An essay's structure and form can play a large role in strengthening the poignancy of a piece, as well as allow writers to push themselves to be more creative in ways that they might not have typically considered. But what does it mean for an unconventional structure to "work" or to be "right" for this particular essay?
Through a combination of assigned readings and workshops, we will discuss how certain structures hinder or free the content of that particular piece. Students will consider questions such as: Does this structure "work" or does it feel more "gimmicky"? Where can you get inspiration for new ways to structure your essays?
For workshop, students are free to write "about" whatever topic(s) they would like. Each of their workshop pieces only need to meet one of two criteria:
One workshop piece must be a fragmented essay
The second piece must take on a "non-traditional" structure. As you will see in our assigned readings, this might be a cooking recipe, a different kind of fragmented essay, a diary entry, or an essay written in the second person or perhaps in future tense (these are just a few ideas). Students are encouraged to experiment with a structure or form that they might not have normally considered.
Everyone will workshop their "fragmented" essays first before we move onto the "non-traditional" essays.

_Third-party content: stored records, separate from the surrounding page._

--- src/rtl/prio_encode_capture.sv ---
// Debounced 8-input priority encoder. A settled {ei,sw} change is encoded into
// registered x/ET/flag, and new_code/overrun give the consumer a handshake.
module prio_encode_capture #(
  parameter int unsigned DEB_CYCLES = 16
) (
  input  logic       clk,
  input  logic       rst,
  input  logic [7:0] sw,
  input  logic       ei,
  input  logic       ack,
  output logic [2:0] x,
  output logic       ET,
  output logic       flag,
  output logic       new_code,
  output logic       overrun
);

  localparam int unsigned CW = $clog2(DEB_CYCLES);
  localparam logic [CW-1:0] CNT_LAST = CW'(DEB_CYCLES - 1);

  typedef enum logic [1:0] {HOLD, SETTLE, COMMIT} state_e;

  logic [8:0]    sync1_q, sync2_q;
  logic [8:0]    cand_q, cand_d;
  logic [CW-1:0] cnt_q, cnt_d;
  state_e        state_q, state_d;
  logic [2:0]    x_q, x_d;
  logic          et_q, et_d;
  logic          flag_q, flag_d;
  logic          new_code_q, new_code_d;
  logic          overrun_q, overrun_d;

  logic [8:0] v_s;
  logic [2:0] enc_x;
  logic [4:0] enc_triple;
  logic       changed;

  assign v_s = sync2_q;

  // NOTE: sequential state uses non-blocking assignments so every register
  // samples the pre-edge values; blocking here would create order-dependent races.
  always_ff @(posedge clk) begin
    if (rst) begin
      sync1_q    <= '0;
      sync2_q    <= '0;
      cand_q     <= '0;
      cnt_q      <= '0;
      state_q    <= HOLD;
      x_q        <= '0;
      et_q       <= 1'b0;
      flag_q     <= 1'b0;
      new_code_q <= 1'b0;
      overrun_q  <= 1'b0;
    end else begin
      sync1_q    <= {ei, sw};
      sync2_q    <= sync1_q;
      cand_q     <= cand_d;
      cnt_q      <= cnt_d;
      state_q    <= state_d;
      x_q        <= x_d;
      et_q       <= et_d;
      flag_q     <= flag_d;
      new_code_q <= new_code_d;
      overrun_q  <= overrun_d;
    end
  end

  // NOTE: every combinational output gets a default first, so no path can
  // leave a signal unassigned and infer a latch.
  always_comb begin
    state_d = state_q;
    cand_d  = cand_q;
    cnt_d   = cnt_q;
    if (v_s != cand_q) begin
      // Any difference, even a one-cycle glitch, restarts settling.
      cand_d  = v_s;
      cnt_d   = '0;
      state_d = SETTLE;
    end else begin
      unique case (state_q)
        HOLD:    state_d = HOLD;
        SETTLE:  begin
          if (cnt_q == CNT_LAST) state_d = COMMIT;
          else                   cnt_d   = cnt_q + 1'b1;
        end
        COMMIT:  state_d = HOLD;
        default: state_d = HOLD;
      endcase
    end
  end

  // Later (higher) set bits overwrite earlier ones, giving top priority to bit 7.
  always_comb begin
    enc_x = '0;
    for (int i = 0; i < 8; i++) begin
      if (cand_q[i]) enc_x = 3'(i);
    end
    enc_triple = (cand_q[8] && (cand_q[7:0] != 8'h00)) ? {enc_x, 1'b1, 1'b1} : 5'b0;
  end

  assign changed = (state_q == COMMIT) && (enc_triple != {x_q, et_q, flag_q});

  always_comb begin
    {x_d, et_d, flag_d} = {x_q, et_q, flag_q};
    new_code_d = new_code_q;
    overrun_d  = overrun_q;
    if (changed) begin
      {x_d, et_d, flag_d} = enc_triple;
      new_code_d = 1'b1;
      // A commit coinciding with ack counts as consumed-then-replaced, not lost.
      overrun_d  = ack ? 1'b0 : (overrun_q | new_code_q);
    end else if (ack) begin
      new_code_d = 1'b0;
      overrun_d  = 1'b0;
    end
  end

  assign x        = x_q;
  assign ET       = et_q;
  assign flag     = flag_q;
  assign new_code = new_code_q;
  assign overrun  = overrun_q;

endmodule

--- config.mk ---
export PLATFORM = sky130hd
export DESIGN_NAME = prio_encode_capture
export DESIGN_NICKNAME = d
export VERILOG_FILES = /design/src/rtl/prio_encode_capture.sv
export SDC_FILE = /design/constraint.sdc
export NUM_CORES = 1
export LEC_CHECK = 0
export CAP_MARGIN = 40
export CORE_ASPECT_RATIO = 0.5
export CORE_MARGIN = 5
export CORE_UTILIZATION = 50
export CTS_BUF_LIST = sky130_fd_sc_hd__clkbuf_4 sky130_fd_sc_hd__clkbuf_8
export CTS_CLUSTER_SIZE = 30
export DETAILED_ROUTE_END_ITERATION = 12
export GPL_TIMING_DRIVEN = 0
export PLACE_DENSITY = 0.84
export SYNTH_ARGS = -nofsm -noshare
export SYNTH_HDL_FRONTEND = slang
export SYNTH_SLANG_ARGS = --single-unit
--- constraint.sdc ---
create_clock -name clk -period 2.11 [get_ports clk]
set_input_delay 0.211 -clock clk [delete_from_list [all_inputs] [get_ports clk]]
set_output_delay 0.211 -clock clk [all_outputs]
set_load 0.005 [all_outputs]
=== Yosys cells after proc, flatten, opt, wreduce, memory -nomap -nowiden ===
Index checks and enable logic that the tools add are counted.

* Register bits: 40
* Bits of input ports: 12
* Output and inout bits: 7
* Logic and storage cells: 43

* Add/sub/neg operators: 1
* Eq/ne operators: 6
* Multiplexer cells: 15
* Bitwise gates (word level): 3
* Reduce and logical (&&, ||, !) cells: 7

{| class="wikitable"
|+ Operator list
! operator !! count
|-
| $mux 3 || 6
|-
| $ne 9x9->1 || 1
|-
| $mux 1 || 8
|-
| $reduce_bool 8->1 || 1
|-
| $mux 5 || 1
|-
| $ne 5x5->1 || 1
|-
| $add 4x1->4 const B || 1
|-
| $eq 4x4->1 const B || 1
|-
| $ne 3x3->1 const B || 1
|-
| $reduce_or 3->1 || 1
|-
| $eq 2x1->1 const B || 1
|-
| $eq 2x2->1 const B || 1
|-
| $logic_and 1x1->1 || 2
|-
| $not 1->1 || 2
|-
| $reduce_and 2->1 || 1
|-
| $reduce_bool 2->1 || 1
|-
| $reduce_or 2->1 || 1
|-
| $or 1x1->1 || 1
|}

=== Logic depth before layout (Yosys ltp) ===
Gate-level depths: netlist of the first run.

* Word-level depth: 11
* Mapped depth: 6

=== Worst setup path before layout of the first run ===
No wires, ideal clock.

* Kind: register -> register
* Start: register cand_q[4]
* End: register et_q (netlist: ET)
* Data arrival time: 1.769 ns
* Required time: 2.038 ns
* Setup slack: 0.270 ns
* Stages on the path, launching flop included: 7
* Clock period less this slack: 1.840 ns
* Cells stage by stage: dfxtp_1 -> or4_4 -> nand2b_4 -> nor4b_2 -> nor3_1 -> o21ai_2 -> mux2i_1

* Longest elaborated chain between the ends: 7
* Elaborated cells on any way between the ends: 9
* Those cells by class: 1 x eq/ne; 5 x mux; 3 x reduce/logical

{| class="wikitable"
|+ Ends and longest elaborated chain
! item !! line !! text
|-
| start: declaration || 24 || <nowiki>logic [8:0] cand_q, cand_d;</nowiki>
|-
| start signal: assignment || 57 || <nowiki>cand_q <= cand_d;</nowiki>
|-
| $mux 3 (4 in series) || 96 || <nowiki>if (cand_q[i]) enc_x = 3'(i);</nowiki>
|-
| $mux 5 * || 98 || <nowiki>enc_triple = (cand_q[8] && (cand_q[7:0] != 8'h00)) ? {enc_x, 1'b1, 1'b1} : 5'b0;</nowiki>
|-
| $ne 5x5->1 || 101 || <nowiki>assign changed = (state_q == COMMIT) && (enc_triple != {x_q, et_q, flag_q});</nowiki>
|-
| $logic_and 1x1->1 || 101 ||
|-
| end signal: assignment || 61 || <nowiki>et_q <= et_d;</nowiki>
|-
| end: declaration || 28 || <nowiki>logic et_q, et_d;</nowiki>
|}

Mark *: on every way between the ends. The rest lies on a longest branch, timed or not.
A chain may end at the register's enable or synchronous reset.

=== Worst setup path after layout of the first run ===
* Start: register cand_q[5]
* End: register x_q[2] (netlist: x[2])

* Longest elaborated chain between the ends: 6
* Elaborated cells on any way between the ends: 8
* Those cells by class: 1 x eq/ne; 4 x mux; 3 x reduce/logical

{| class="wikitable"
|+ Ends and longest elaborated chain
! item !! line !! text
|-
| $mux 3 (3 in series) || 96 ||
|-
| $mux 5 * || 98 ||
|-
| $ne 5x5->1 || 101 ||
|-
| $logic_and 1x1->1 || 101 ||
|-
| end signal: assignment || 49 || <nowiki>x_q <= '0;</nowiki>
|-
| end signal: assignment || 60 || <nowiki>x_q <= x_d;</nowiki>
|-
| end: declaration || 27 || <nowiki>logic [2:0] x_q, x_d;</nowiki>
|}

Marks and branches as above.

==> results of run 1 <==
==> metrics by stage <==
stage	hold slack [ps]	total power [W]	utilization	setup slack (ps)	std cells
2_1_floorplan	339	0.000854	-	270	151
3_3_place_gp	415	0.000887	0.590	136	209
4_1_cts	441	0.00148	0.626	54.0	216
3_5_place_dp	423	0.000891	0.590	85.7	209
5_1_grt	450	0.00154	0.636	3.24	217
6_report	437	0.00147	0.636	98.5	217
==> layout by cell type, fill, tap and decap left out, types with 2 or more instances in the layout <==
cell	n
nor2b_1	30
nand4_1	2
nand2b_1	7
xor2_1	3
nor2_1	9
o21ai_0	3
nand3_1	4
clkbuf_1	4
dfxtp_2	2
nor3_1	4
nand2_1	8
clkdlybuf4s50_1	18
dfxtp_1	37
clkbuf_8	5
a21oi_1	3
xnor2_1	9
o31ai_1	2
buf_4	2
mux2i_1	4
==> how the worst min path moves through the flow <==
stage	from	endpoint	slack, ps	cells after the start
floorplan	sw[0]	sync1_q[0]	340	1
global placement	sync1_q[6]	sync2_q[6]	420	1
detailed placement	sync1_q[5]	sync2_q[5]	420	1
CTS	sync1_q[5]	sync2_q[5]	440	1
global route	sync1_q[2]	sync2_q[2]	450	1
finish	sync1_q[3]	sync2_q[3]	440	1
==> worst register-to-register path, delay by kind of cell, from the launching register on <==
kind,cells,cell delay (ps)
flip-flops,1,350
AND/OR/NAND/NOR,4,1090
multiplexers,1,230
AO/OA/AOI/OAI,1,270
==> kinds of logic after synthesis <==
family,after synthesis,share of synthesized area
AOI/OAI and AO/OA,15,0.0689
xor gates and xnor gates,12,0.0698
adders and majority gates,1,0.00830
buffers and inverters,6,0.0174
DFF,39,0.518
muxes,4,0.0266
and+or+nand+nor,74,0.291
==> registers in the layout, indices dropped and copies added, names as in the netlist <==
register and count:
cnt_q 4, x 3, sync2_q 9, ET 1, overrun 1, state_q 2
cand_q 9, sync1_q 9, new_code 1
==> layer usage <==
metal  vias to the layer above  share of wire  track usage  wire length, microns
li1                        561              -            -                     -
met1                       487           0.46        0.169                  1230
met2                        28           0.46        0.218                  1240
met3                         8          0.048       0.0371                   127
met4                         0          0.029       0.0944                    78
met5                         -              0            0                     0
==> timing repair <==
| action | in CTS | in global routing |
|---|---|---|
| setup endpoints to repair | 0 | 4 |
| resized for setup | 0 | 5 |
| buffers inserted | 0 | 1 |
| hold buffers | 0 | 0 |
| endpoints found under the hold margin | 0 | 0 |
==> power groups by stage <==
stage / sequential, W / combinational [W] / clock [W]
final: 0.000773 / 0.000106 / 0.000593
after global routing: 0.000776 / 0.000118 / 0.000646
after CTS: 0.000773 / 0.000103 / 0.000608
after detailed placement: 0.000789 / 0.000102 / 0
after global placement: 0.000788 / 0.0000993 / 0
after floorplan: 0.000786 / 0.0000680 / 0
==> final cells by class <==
| cell class | count | area share |
|---|---|---|
| plain buffers | 5 | 0.0120 |
| clock buffers | 5 | 0.0367 |
| clock inverters | 2 | 0.0200 |
| inverters | 1 | 0.00200 |
| multi-input cells | 106 | 0.384 |
| flip-flops and latches | 39 | 0.418 |
| well taps | 40 | 0.0267 |
| repair buffers | 19 | 0.100 |
==> out/qor.txt, run 1 <==
Leak pwr: 0.696 nW
TritonCTS clock tree: yes
Initial DRC Count: 28
Final Hold Viols: 0
Starting Density: 0.512
Critical path arrival: 2220 ps
CTS H-Tree Depth: 2
Status: complete, no violations
Largest net degree at the start of global routing: 13
Full die area: 4280 sq um
All-Layer GR Usage: 0.140
Critical Path Slowest Stage Cell: or4_4
CP Capture Type: flop
DR WL/cell: 12.3 microns
Reg2reg start: cand_q[5]
Reg2reg setup slack: 100 ps
Area occupied by multi-input gates: 719 sq um
Switching power: 0.000308 W
Residual DRC: 0
Worst path max stage delay: 550 ps
DP HPWL: 1.89 mm
Worst-skew pair later-pin latency: 290 ps
Final instance area: 1870 sq um
Fillers: 236
Min-Delay Path Class: reg -> reg
Yosys cell types: 33
Power density cells: 786 nW/um^2
Largest delay share family, worst path: simple AND/OR/NAND/NOR gates
Clk root buf: clkbuf_8
Pint: 0.00116 W
Setup violators final: 0
Final slew viol count: 0
Crit Path Class: reg -> reg
I/O Pins: 19
Placed cell areas: 1740 sq um
Buffers on Ports: 18
P&R area growth vs syn: 24.3%
Worst-case reg-to-reg path depth: 6
Ys async rst share: 0
Final #Nets: 190
Register Area: 783 sq um
Total CTS buffers: 5
Vias in the first global route: 1,028
Post-synth top area share: 0.518
Critical Path Fanout Max: 5
CP Cell Sequence: or4_4 > nand2b_4 > nor4b_4 > nor3_2 > o21ai_2 > mux2i_1
CTS max path bufs: 2
Sink Count: 39
Top-count cell post-synth: dfxtp_1
RSZ-0062 raised after global routing: false
Syn Inst Count: 151
Syn_area_per_cell: 9.98 sq um
Flop pwr share: 0.525
Drt via density: 5.00
R2R Path End: x[2]
Fraction of layout cells with a size suffix above 1: 0.107
Antenna violations before repair: 0
EDFF count, synth: 0
Yosys Warn Count: 0
Core ar.: 2940 sq um
First-pass GRT wire length: 4.55 mm
Stages on worst setup path: 6
Fmax: 497 MHz
Total wire length: 2.67 mm
Switching part of the total: 0.209
Grt total ovfl: 0
Yosys top cell by area: dfxtp_1
Routability cong.: 0.831
CP startpoint kind: flop
Synth Net Count: 164
Final ANT Viol Nets: 0
Worst Path Required: 2320 ps
Top_reg_cell synth: dfxtp_1
Final period utilization: 0.953
Number of synthesized register bits: 39
Register area share after synthesis: 0.518
Clock Power Share: 0.403
MaxCap Viol Count: 0
CP Launch Point: cand_q[5]
Reg clk slew, reported paths: 70 ps
Synth area leaders: dfxtp_1, nor2b_1, xnor2_1
Via count: 1,084
# rows: 14
Least-Margin Pin Slew: 429 ps
Setup_tns: 0 ps
CP endpoint: x[2]
Die Span Y: 48.8 microns
Die Width: 87.6 microns
Peak supply drop: 429 uV
Bufs and invs on worst path: 0
N_diodes: 0
Slew margin rel.: 0.712
Synth cell count leaders: dfxtp_1, nor2b_1, nor2_1, xnor2_1, nand2_1
Post-Synthesis Cell Area: 1510 sq um
Drt pass-1 iters: 4
Comb pwr share: 0.072
Fin crit period: 2010 ps
Clk_skew: 6.71 ps
No activity file was read; power rests on OpenSTA's default activity.
==> run 2, diff against run 1 <==
Settings changed: ABC_CLOCK_PERIOD_IN_PS set to 2110, SETUP_SLACK_MARGIN set to 0.4.
==> run 2 against run 1 <==
Net effect:
- die area stayed put
- worst setup slack better by 110 ps
- worst hold slack worse by 1.9 ps
- global-route usage is 0.66 points higher
- routed wire length is 11% higher
- clock skew is 1.6 ps lower
- combinational power is 20% higher
- sequential cell count stayed put
- highest routed layer unchanged
==> out/qor.txt, run 2 (synthesis gave the netlist of run 1 again) <==
P&R area growth vs syn: 30.0%
Worst-case reg-to-reg path depth: 6
All-Layer GR Usage: 0.147
Power density cells: 727 nW/um^2
Clk_skew: 5.12 ps
Reg2reg setup slack: 210 ps
Peak supply drop: 319 uV
Antenna violations before repair: 0
Worst-skew pair later-pin latency: 290 ps
Bufs and invs on worst path: 0
Fmax: 526 MHz
Worst slack at placement: 167 ps
Area occupied by multi-input gates: 757 sq um
N_diodes: 0
Full die area: 4280 sq um
Fraction of layout cells with a size suffix above 1: 0.190
Setup violators final: 0
MaxCap Viol Count: 0
Fin crit period: 1900 ps
Largest delay share family, worst path: simple AND/OR/NAND/NOR gates
RSZ-0062 raised after global routing: true
I/O Pins: 19
Critical Path Slowest Stage Cell: or4_4
First-pass GRT wire length: 4.77 mm
R2R Path End: ET
Routability cong.: 0.822
Critical Path Fanout Max: 4
Leak pwr: 0.737 nW
DR WL/cell: 13.3 microns
Met2 wire length: 1.42 mm
CP startpoint kind: flop
Hold Crit Endpoint: sync2_q[6]
Met1 Wirelength: 1.34 mm
Final ANT Viol Nets: 0
DP HPWL: 1.87 mm
Final Hold Viols: 0
Die Width: 87.6 microns
Sink Count: 39
Highest Signal Layer: met4
Total wire length: 2.97 mm
Initial DRC Count: 27
Top flop regs: cand_q (9), sync1_q (9), sync2_q (9)
Starting Density: 0.512
Clk root buf: clkbuf_8
Worst path max stage delay: 510 ps
Final #Nets: 196
Vias in the first global route: 1,062
Drt pass-1 iters: 4
Final period utilization: 0.901
Slew margin rel.: 0.673
Die Span Y: 48.8 microns
Worst Path Required: 2330 ps
Critical path arrival: 2120 ps
Commonest non-fill, non-tap cells in the layout: dfxtp_1, nor2b_1, clkdlybuf4s50_1
Met3 WL post-DR: 129 microns
Register Area: 792 sq um
Setup_tns: 0 ps
Hold Path Stages: 1
Core ar.: 2940 sq um
CTS max path bufs: 2
Via count: 1,103
Finished Layout Cells: 224
Reg2reg start: cand_q[6]
Fillers: 223
Buffers on Ports: 18
Least-Margin Pin Slew: 486 ps
CP Capture Type: flop
CTS H-Tree Depth: 2
Hold_sp: sync1_q[6]
Reg clk slew, reported paths: 70 ps
Placed insts: 209
Largest net degree at the start of global routing: 14
Grt total ovfl: 0
Crit Path Class: reg -> reg
Final worst slack: 210 ps
# rows: 14
Total CTS buffers: 5
Final slew viol count: 0
Residual DRC: 0
Commonest non-fill, non-tap cell in the layout: dfxtp_1
CP Cell Sequence: or4_4 > nand2b_4 > nor4b_4 > nor3_2 > o21ai_2 > mux2i_1
Min-Delay Path Class: reg -> reg
TritonCTS clock tree: yes
Status: complete, no violations
Drt via density: 4.92
[run 2: cell types whose count changed in the layout (fill, tap and decap cells not counted), sizes merged]
cell / previous run / this run
buf: 2 / 8
bufinv: 1 / 0
clkbuf: 9 / 10
clkinv: 0 / 1
[run 2: worst max-delay path by stage]
stage / endpoint / slack [ps] / depth (start not counted) / from
5_1_grt: ET / 40 / 6 / cand_q[3]
3_5_place_dp: ET / 170 / 6 / cand_q[6]
4_1_cts: ET / 200 / 6 / cand_q[6]
6_report: ET / 210 / 6 / cand_q[6]
2_1_floorplan: ET / 310 / 6 / cand_q[6]
3_3_place_gp: ET / 190 / 6 / cand_q[5]
[run 2: final cells by class]
| class | instances | area share |
|---|---|---|
| Sequential cell | 39 | 0.404 |
| Multi-Input combinational cell | 106 | 0.387 |
| Timing Repair Buffer | 25 | 0.119 |
| Clock buffer | 6 | 0.0422 |
| Tap cell | 40 | 0.0256 |
| Buffer | 5 | 0.0121 |
| Clock inverter | 2 | 0.00831 |
| Inverter | 1 | 0.00192 |
[run 2: per-stage QoR]
step	hold slack, ps	power [W]	utilization	area (sq um)
floorplan	339	0.000855	-	1520
global placement	417	0.000889	0.595	1750
detailed placement	420	0.000893	0.595	1750
CTS	439	0.00143	0.653	1920
global route	459	0.00149	0.665	1960
finish	435	0.00142	0.665	1960
[run 2: power by group]
part	total, W	leakage (nW)	internal, W	switching [W]
Sequential	0.000771	0.322	0.000757	0.0000132
Combinational	0.000127	0.367	0.0000709	0.0000562
Clock	0.000526	0.0474	0.000266	0.000260
[run 2: timing repair]
item | CTS | global route
gates resized for setup | 9 | 7
endpoints found under the hold margin | 0 | 0
buffers inserted | 5 | 2
pin swaps | 4 | 5
hold buffers | 0 | 0
setup endpoints to repair | 7 | 7
[run 2: metal layers]
layer / up-vias / global-route usage
met1: 499 / 0.174
met4: 0 / 0.0689
li1: 571 / -
met2: 23 / 0.245
met3: 10 / 0.0405
met5: - / 0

After our last workshop, I will open up to an impromptu Q&A regarding the "industry" side of publishing an essay collection—anything that students might be interested in, from querying agents to having a "platform" to assembling a proposal for publishers.
This will be a workshop-heavy course and is designed for writers who are already familiar with the basics of the personal essay and want to experiment with form and structure.
Writers will leave class with two drafts of new essays, intensive feedback from their peers and instructor, and a deeper understanding of how to examine and utilize unconventional essay structures from a craft perspective and why structure is as integral to a piece’s success as its content.
Class meetings will be held over video chat, using Zoom accessed from your private class page. While you can use Zoom from your browser, we recommend downloading the desktop client so you have access to all platform features. The Zoom calls will have automated transcription enabled. Please let us know ([email protected]) if you have any questions or concerns about accessibility.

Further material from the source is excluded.